_EXERCISE BRIEF_
Which lines of the data contain the string "resized"? Copy every one of them.

※

File: config.mk
export PLATFORM = sky130hd
export DESIGN_NAME = fft_sample_loader
export DESIGN_NICKNAME = d
export VERILOG_FILES = /design/src/rtl/fft_sample_loader.sv
export SDC_FILE = /design/constraint.sdc
export NUM_CORES = 1
export LEC_CHECK = 0
export ABC_AREA = 1
export CAP_MARGIN = 25
export CORE_ASPECT_RATIO = 0.75
export CORE_UTILIZATION = 40
export CTS_CLUSTER_DIAMETER = 80
export DETAILED_ROUTE_END_ITERATION = 16
export PLACE_DENSITY_LB_ADDON = 0.3
export SLEW_MARGIN = 10
export SYNTH_ARGS = -nofsm -noshare
export SYNTH_HDL_FRONTEND = slang
export SYNTH_SLANG_ARGS = --single-unit
File: constraint.sdc
create_clock -name clk -period 2.35 [get_ports clk]
set_input_delay 0.47 -clock clk [delete_from_list [all_inputs] [get_ports clk]]
set_output_delay 0.47 -clock clk [all_outputs]
set_load 0.01 [all_outputs]
File: src/rtl/fft_sample_loader.sv
// Streams complex samples into FFT ping-pong bank 0, zero-fills short frames and kicks off the FFT.
// Define FFT_LOADER_BITREV_EN to write in bit-reversed address order (in-place DIT input ordering).
module fft_sample_loader #(
    parameter int unsigned DATA_WIDTH = 16,
    parameter int unsigned N          = 8
) (
    input  logic                      clk,
    input  logic                      rst_n,
    input  logic                      s_valid,
    output logic                      s_ready,
    input  logic [DATA_WIDTH-1:0]     s_re,
    input  logic [DATA_WIDTH-1:0]     s_im,
    input  logic                      s_last,
    output logic                      mem_we,
    output logic [$clog2(N)-1:0]      mem_addr,
    output logic [2*DATA_WIDTH-1:0]   mem_wdata,
    output logic                      fft_start,
    input  logic                      fft_finish,
    output logic                      busy,
    output logic                      len_err,
    output logic [7:0]                frame_cnt
);

    localparam int unsigned AW = $clog2(N);
    localparam logic [AW-1:0] LAST_IDX = AW'(N - 1);

    typedef enum logic [2:0] {
        LOAD  = 3'd0,
        FILL  = 3'd1,
        DRAIN = 3'd2,
        START = 3'd3,
        WAIT  = 3'd4
    } state_t;

    state_t          state;
    logic [AW-1:0]   idx;
    logic [AW-1:0]   wr_addr_c;
    logic            hs_c;

`ifdef FFT_LOADER_BITREV_EN
    function automatic logic [AW-1:0] bit_reverse(input logic [AW-1:0] v);
        logic [AW-1:0] r;
        r = '0;
        for (int unsigned i = 0; i < AW; i++) begin
            r[i] = v[AW-1-i];
        end
        return r;
    endfunction

    assign wr_addr_c = bit_reverse(idx);
`else
    assign wr_addr_c = idx;
`endif

    assign hs_c = s_valid && s_ready;

    // s_ready and busy are registered alongside every state change so they track the state exactly
    always_ff @(posedge clk) begin
        if (!rst_n) begin
            state     <= LOAD;
            idx       <= '0;
            s_ready   <= 1'b0;
            mem_we    <= 1'b0;
            mem_addr  <= '0;
            mem_wdata <= '0;
            fft_start <= 1'b0;
            busy      <= 1'b0;
            len_err   <= 1'b0;
            frame_cnt <= 8'd0;
        end else begin
            mem_we    <= 1'b0;
            fft_start <= 1'b0;
            case (state)
                LOAD: begin
                    s_ready <= 1'b1;
                    if (hs_c) begin
                        mem_we    <= 1'b1;
                        mem_addr  <= wr_addr_c;
                        mem_wdata <= {s_re, s_im};
                        idx       <= idx + AW'(1);
                        if (idx == LAST_IDX) begin
                            state   <= DRAIN;
                            s_ready <= 1'b0;
                            busy    <= 1'b1;
                            if (!s_last) begin
                                len_err <= 1'b1;
                            end
                        end else if (s_last) begin
                            state   <= FILL;
                            s_ready <= 1'b0;
                            busy    <= 1'b1;
                            len_err <= 1'b1;
                        end
                    end
                end
                FILL: begin
                    mem_we    <= 1'b1;
                    mem_addr  <= wr_addr_c;
                    mem_wdata <= '0;
                    idx       <= idx + AW'(1);
                    if (idx == LAST_IDX) begin
                        state <= DRAIN;
                    end
                end
                DRAIN: begin
                    state     <= START;
                    fft_start <= 1'b1;
                end
                START: begin
                    state <= WAIT;
                end
                WAIT: begin
                    if (fft_finish) begin
                        frame_cnt <= frame_cnt + 8'd1;
                        idx       <= '0;
                        state     <= LOAD;
                        s_ready   <= 1'b1;
                        busy      <= 1'b0;
                    end
                end
                default: begin
                    state   <= LOAD;
                    idx     <= '0;
                    s_ready <= 1'b0;
                    busy    <= 1'b0;
                end
            endcase
        end
    end

endmodule

==> qor.yml, run 1 <==
final_min_period_over_clock_period_pct: 74.37
gp_congestion: 0.8156
cts-resized-gates: 0
run_status: "finished clean"
core-area_um2: 5010
timing.critical_path.required_ns: 1.88
number_of_synthesis_warnings: 0
timing_worst_setup_path_type: "reg2out"
layout-drive-gt1-share_pct: 5.249
final-max-slew-violation-count: 0
timing.critical_path.cells: "clkdlybuf4s50_1"
crit_cells: 1
dieArea_um2: 5610
cts.sinks: 54
initial_utilization_pct: 42.41
syn-num-nets: 319
post_cts.repair.setup_buffers: 0
pin_count: 85
worst_setup_path_start: "frame_cnt[0]"
maxCapViolCount: 0
slew-limit-headroom_pct: 69.66
tritoncts.num_buffers: 5
layout_common_cells: "sky130_fd_sc_hd__nand2_1, sky130_fd_sc_hd__clkdlybuf4s50_1, sky130_fd_sc_hd__dfxtp_1, sky130_fd_sc_hd__a21oi_1, sky130_fd_sc_hd__nor2_1"
area_delta_synth_final_pct: 46.82
rr_startpoint: "idx[0]"
antenna-diode-count: 0
pleak_nw: 1.189
vertical_die_dimension_um: 65.12
power.ir.vdd_worst_uv: 306.4
fin_skew_ns: 0.006832
hold_ws_ns: 0.4680
post_cts_hold_buffer_count: 0
yosys.cell_types.count: 23
die_x_um: 86.16
portBuffers: 84
cts_htree_levels: 2
final-setup-viol-count: 0
yosys_reg_bits: 54
post-route-drc-count: 0
ant_nets: 0
avgSynthCellArea_um2: 7.642
r2r_cells: 8
tns_ns: 0
wirelength_um: 5000
r2r_setup_slack_ns: 0.73
num_vias: 2022
wl_per_cell_um: 11.52
gr-usage-all-layers_pct: 18.69
crit_path_end_kind: "primary output"
detail_route.iter0.violations: 77
global_route.overflow_total: 0
slowest_delay_ns: 0.56
grt_start_max_net_pins: 44
clk_transition_reported_paths_ns: 0.09
timing_worst_slew_pin_value_ns: 0.4546
critical_path.n_buffers_inverters: 1
ctsRootBufferMaster: "sky130_fd_sc_hd__clkbuf_8"
crit_path_start_kind: "register"
holdPathStages: 2
crit_path_max_fanout: 5
path_delay_family: "buffers and inverters"
grt_first_pass_wirelength_um: 8231
layout_min_cycle_time_ns: 1.748
post-route-util_pct: 62.26
worst_r2r_endpoint: "busy"
post_synth_instance_area_um2: 2125
cts_tree: "done"
cts-root-to-sink-buffers: 2
hold_viol_final: 0
post_synth_inst_count: 278
grt_setup_unrepaired: "false"
timing.critical_path.to: "frame_cnt[0]"
dpl.hpwl_um: 3545
clock.fmax_mhz: 572.2
critical_path_arrival_ns: 1.28
timing.critical_path.slowest_stage_cell: "sky130_fd_sc_hd__clkdlybuf4s50_1"
drt_first_pass_iters: 4
vias_in_the_first_global_route: 1800
clock_latency_late_sink_ns: 0.31
final_common_cell: "sky130_fd_sc_hd__nand2_1"
ys_seq_area_share_pct: 50.88
via_density_per_instance: 4.659
power-per-cell-area_nw_per_um2: 601.2
finalNetCount: 402
grt_antenna_before_repair: 0
min-delay-path-class: "reg2reg"
fp-row-count: 22
[Yosys cell counts]
cell type,n,share of area [%]
sky130_fd_sc_hd__a21boi_4,1,0.88
sky130_fd_sc_hd__xor2_1,1,0.41
sky130_fd_sc_hd__inv_1,13,2.3
sky130_fd_sc_hd__a21oi_1,45,11
sky130_fd_sc_hd__buf_4,6,2.1
sky130_fd_sc_hd__clkbuf_1,5,0.88
sky130_fd_sc_hd__ha_1,4,2.4
sky130_fd_sc_hd__inv_4,1,0.29
sky130_fd_sc_hd__o21a_1,1,0.35
sky130_fd_sc_hd__o21ai_0,7,1.6
sky130_fd_sc_hd__nor2_4,2,1.1
sky130_fd_sc_hd__clkinv_1,1,0.18
sky130_fd_sc_hd__nand4_1,2,0.59
sky130_fd_sc_hd__nand3_1,9,2.1
sky130_fd_sc_hd__o211ai_1,1,0.35
sky130_fd_sc_hd__a211oi_1,1,0.35
sky130_fd_sc_hd__dfxtp_1,54,51
sky130_fd_sc_hd__nor2_2,2,0.59
sky130_fd_sc_hd__nor3_1,2,0.47
sky130_fd_sc_hd__buf_6,1,0.53
sky130_fd_sc_hd__nor2_1,23,4.1
sky130_fd_sc_hd__inv_2,1,0.18
sky130_fd_sc_hd__nand2_1,95,17
[report_power, final]
group	total [W]	internal, W	leakage (nW)	switching [W]
combinational	0.000288	0.000158	0.692	0.000130
clock	0.000605	0.000314	0.0579	0.000291
sequential	0.000983	0.000957	0.440	0.0000255
[cell families (layout without fill, tap and decap cells)]
kind of cell | after synthesis | count (layout) | share of synthesized area (%)
and+or+nand+nor | 135 | 135 | 25.68
buffers and inverters | 28 | 112 | 6.478
xor gates and xnor gates | 1 | 1 | 0.4123
DFF | 54 | 54 | 50.88
adders and majority gates | 4 | 4 | 2.356
AOI/OAI and AO/OA | 56 | 56 | 14.19
[cell type report]
| type | count | area, um^2 |
|---|---|---|
| Fill cell | 466 | 1891 |
| Sequential cell | 54 | 1081 |
| Multi-Input combinational cell | 196 | 905.9 |
| Timing Repair Buffer | 88 | 870.8 |
| Tap cell | 72 | 90.09 |
| Clock buffer | 5 | 68.82 |
| Inverter | 16 | 62.56 |
| Clock inverter | 3 | 40.04 |
[worst min-delay path by stage]
stage                              from            end  slack [ns]
final                      mem_wdata[6]   mem_wdata[6]        0.47
after global routing      mem_wdata[15]  mem_wdata[15]        0.48
after CTS                  mem_wdata[6]   mem_wdata[6]        0.47
after detailed placement   mem_wdata[6]   mem_wdata[6]        0.46
after global placement     mem_wdata[1]   mem_wdata[1]        0.45
after floorplan                  idx[1]         idx[1]        0.46
[per-layer routing]
layer	GRT usage (%)	vias up	share of wire, %
met5	0	-	0
met4	6.875	0	1.5
met3	6.910	8	9.1
met2	27.28	71	42
met1	25.16	884	47
li1	-	1059	-
[per-stage QoR]
step	cells	power [W]	setup WS, ns	cell area [um^2]
6_report	434	0.001875	0.6023	3119
2_1_floorplan	278	0.001137	0.9445	2125
4_1_cts	434	0.001894	0.5997	3119
3_3_place_gp	426	0.001289	0.4839	3010
3_5_place_dp	426	0.001293	0.4584	3010
5_1_grt	434	0.001972	0.5633	3119
[sequential cells by signal (all words and copies together) (netlist names)]
signal / count
s_ready: 1
fft_start: 1
frame_cnt: 8
state: 3
busy: 1
mem_wdata: 32
mem_we: 1
mem_addr: 3
idx: 3
len_err: 1
(Power assumes the default switching activity.)
==> run 2: changes to the inputs <==
CORE_UTILIZATION = 39   (was 40)
clock period = 1.6 ns   (was 2.35 ns; I/O delays follow)
==> qor.yml, run 2 (synthesis results as in run 1) <==
run_status: "finished clean"
grt_antenna_before_repair: 0  # unchanged
layout_common_cells: "sky130_fd_sc_hd__nand2_1, sky130_fd_sc_hd__clkdlybuf4s50_1, sky130_fd_sc_hd__dfxtp_1, sky130_fd_sc_hd__a21oi_1, sky130_fd_sc_hd__nor2_1"
r2r_cells: 8  # unchanged
timing.critical_path.slowest_stage_cell: "sky130_fd_sc_hd__clkdlybuf4s50_1"
register_with_the_most_flip_flops: "mem_wdata"
r2r_setup_slack_ns: 0.11  # -0.62 ns
dieArea_um2: 5750  # +2.5%
wl_per_cell_um: 11.51  # about the same
worst_slack_ns: 0.06639  # -0.5359 ns
via_density_per_instance: 4.686  # +0.57%
slew-limit-headroom_pct: 76.52  # +6.9 points
global_route.overflow_total: 0  # unchanged
grt_setup_unrepaired: "false"
final-setup-viol-count: 0  # unchanged
grt_start_max_net_pins: 37  # -16%
worstHoldEndpoint: "frame_cnt[0]"
fin_skew_ns: 0.008427  # +0.001595 ns
tns_ns: 0  # unchanged
fp-row-count: 22  # unchanged
timing_worst_setup_path_type: "reg2out"
cts-root-to-sink-buffers: 2  # unchanged
clk_transition_reported_paths_ns: 0.09  # about the same
clock_latency_late_sink_ns: 0.30  # about the same
cts_tree: "done"
crit_path_end_kind: "primary output"
critical_path.n_buffers_inverters: 1  # unchanged
crit_path_max_fanout: 3  # -2
post-route-util_pct: 62.60  # +0.34 points
min-delay-path-class: "reg2reg"
timing.critical_path.cells: "clkdlybuf4s50_1"
timing_worst_slew_pin_value_ns: 0.3522  # -0.1023 ns
drt_first_pass_iters: 4  # unchanged
timing.critical_path.required_ns: 1.28  # -0.60 ns
crit_path_start_kind: "register"
layout-drive-gt1-share_pct: 8.174  # +2.9 points
area_delta_synth_final_pct: 49.23
wirelength_um: 5053  # +1.1%
post_cts.repair.setup_buffers: 0  # unchanged
finalNetCount: 408  # +1.5%
gr-usage-met1_pct: 22.21  # -3.0 points
antenna-diode-count: 0  # unchanged
core-area_um2: 5065  # +1.1%
flip_flop_count_of_the_largest_register_all_copies_and_words_added: 32  # unchanged
num_vias: 2057  # +1.7%
final-max-slew-violation-count: 0  # unchanged
critical_path_arrival_ns: 1.21  # -0.07 ns
layout_min_cycle_time_ns: 1.534
dpl.hpwl_um: 3635  # +2.6%
power.ir.vdd_worst_uv: 464.0  # +51%
vias_in_the_first_global_route: 1835  # +1.9%
cts.sinks: 54  # unchanged
cts_htree_levels: 2  # unchanged
seqCellArea_um2: 1087  # +0.58%
final_min_period_over_clock_period_pct: 95.85
rr_startpoint: "idx[0]"
multi_input_gate_area_um2: 908.4  # +0.28%
portBuffers: 84  # unchanged
initial_utilization_pct: 41.95  # -0.46 points
die_x_um: 87.23  # +1.2%
grt_first_pass_wirelength_um: 8273  # +0.51%
final_common_cell: "sky130_fd_sc_hd__nand2_1"
busiest_layer: "met2"
detail_route.iter0.violations: 117  # +52%
clock.fmax_mhz: 652.1
post-place-ws_ns: -0.07750  # -0.5359 ns
launch_instance_of_the_worst_min_delay_path: "frame_cnt[0]"
worst_r2r_endpoint: "busy"
ctsRootBufferMaster: "sky130_fd_sc_hd__clkbuf_8"
globalRouteMet3Util_pct: 7.366  # +0.46 points
vertical_die_dimension_um: 65.92  # +1.2%
holdPathStages: 1  # -1
ant_nets: 0  # unchanged
gr-usage-all-layers_pct: 18.44  # -0.25 points
met2_usage_pct: 30.61  # +3.3 points
power-per-cell-area_nw_per_um2: 818.7  # +36%
fill_cells: 473  # +1.5%
pin_count: 85  # unchanged
path_delay_family: "buffers and inverters"
hold_viol_final: 0  # unchanged
maxCapViolCount: 0  # unchanged
gp_congestion: 0.8191  # +0.43%
pleak_nw: 1.235  # +3.8%
tritoncts.num_buffers: 5  # unchanged
largestRegisters: "mem_wdata (32), frame_cnt (8)"
post-route-drc-count: 0  # unchanged
slowest_delay_ns: 0.55  # about the same
run 2: cell count changes in the layout (fill, tap and decap cells not counted), sizes merged:
cell	previous run	this run
buf	4	10
clkdlybuf4s50	84	83
dlymetal6s2s	0	1
bufinv	1	0
run 2: how the worst max path moves through the flow:
stage	start	endpoint	slack (ns)	cells past startpoint
after floorplan	idx[0]	busy	0.19	8
after global placement	s_valid	mem_addr[2]	-0.01	6
after detailed placement	s_valid	mem_wdata[23]	-0.08	6
after CTS	frame_cnt[0]	frame_cnt[0]	0.02	1
after global routing	idx[0]	state[1]	0.002	9
final	frame_cnt[4]	frame_cnt[4]	0.07	1
run 2: metal layers:
layer / wire (um) / vias to the layer above
met2: 2215 / 73
met5: 0 / -
met4: 14 / 0
li1: - / 1067
met1: 2306 / 914
met3: 517 / 3
run 2: stage by stage:
| step | total power, W | cells | hold WS (ns) | area, um^2 |
|---|---|---|---|---|
| floorplan | 0.001670 | 278 | 0.4581 | 2125 |
| global placement | 0.001914 | 432 | 0.4472 | 3080 |
| detailed placement | 0.001919 | 432 | 0.4531 | 3080 |
| CTS | 0.002626 | 439 | 0.4675 | 3159 |
| global route | 0.002735 | 439 | 0.4873 | 3171 |
| finish | 0.002596 | 439 | 0.4579 | 3171 |
run 2: what timing repair did:
| action | 4_1_cts | 5_1_grt |
|---|---|---|
| setup endpoints to repair | 0 | 7 |
| hold buffers | 0 | 0 |
| gates resized for setup | 0 | 7 |
run 2: final cells by class:
type | count | share of cell area (%)
Tap cell | 72 | 2.841
Multi-Input combinational cell | 196 | 28.65
Clock buffer | 5 | 2.170
Clock inverter | 2 | 0.3157
Timing Repair Buffer | 94 | 29.76
Inverter | 16 | 1.973
Sequential cell | 54 | 34.29
run 2: power breakdown:
group / total [W] / leakage, nW / switching [W] / internal (W)
Combinational: 0.000443 / 0.749 / 0.000197 / 0.000246
Clock: 0.000710 / 0.0438 / 0.000415 / 0.000295
Sequential: 0.00144 / 0.442 / 0.0000367 / 0.00141
Total: 0.00260 / 1.23 / 0.000648 / 0.00195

※

_WRITTEN RESPONSE_
cts-resized-gates: 0
| gates resized for setup | 0 | 7 |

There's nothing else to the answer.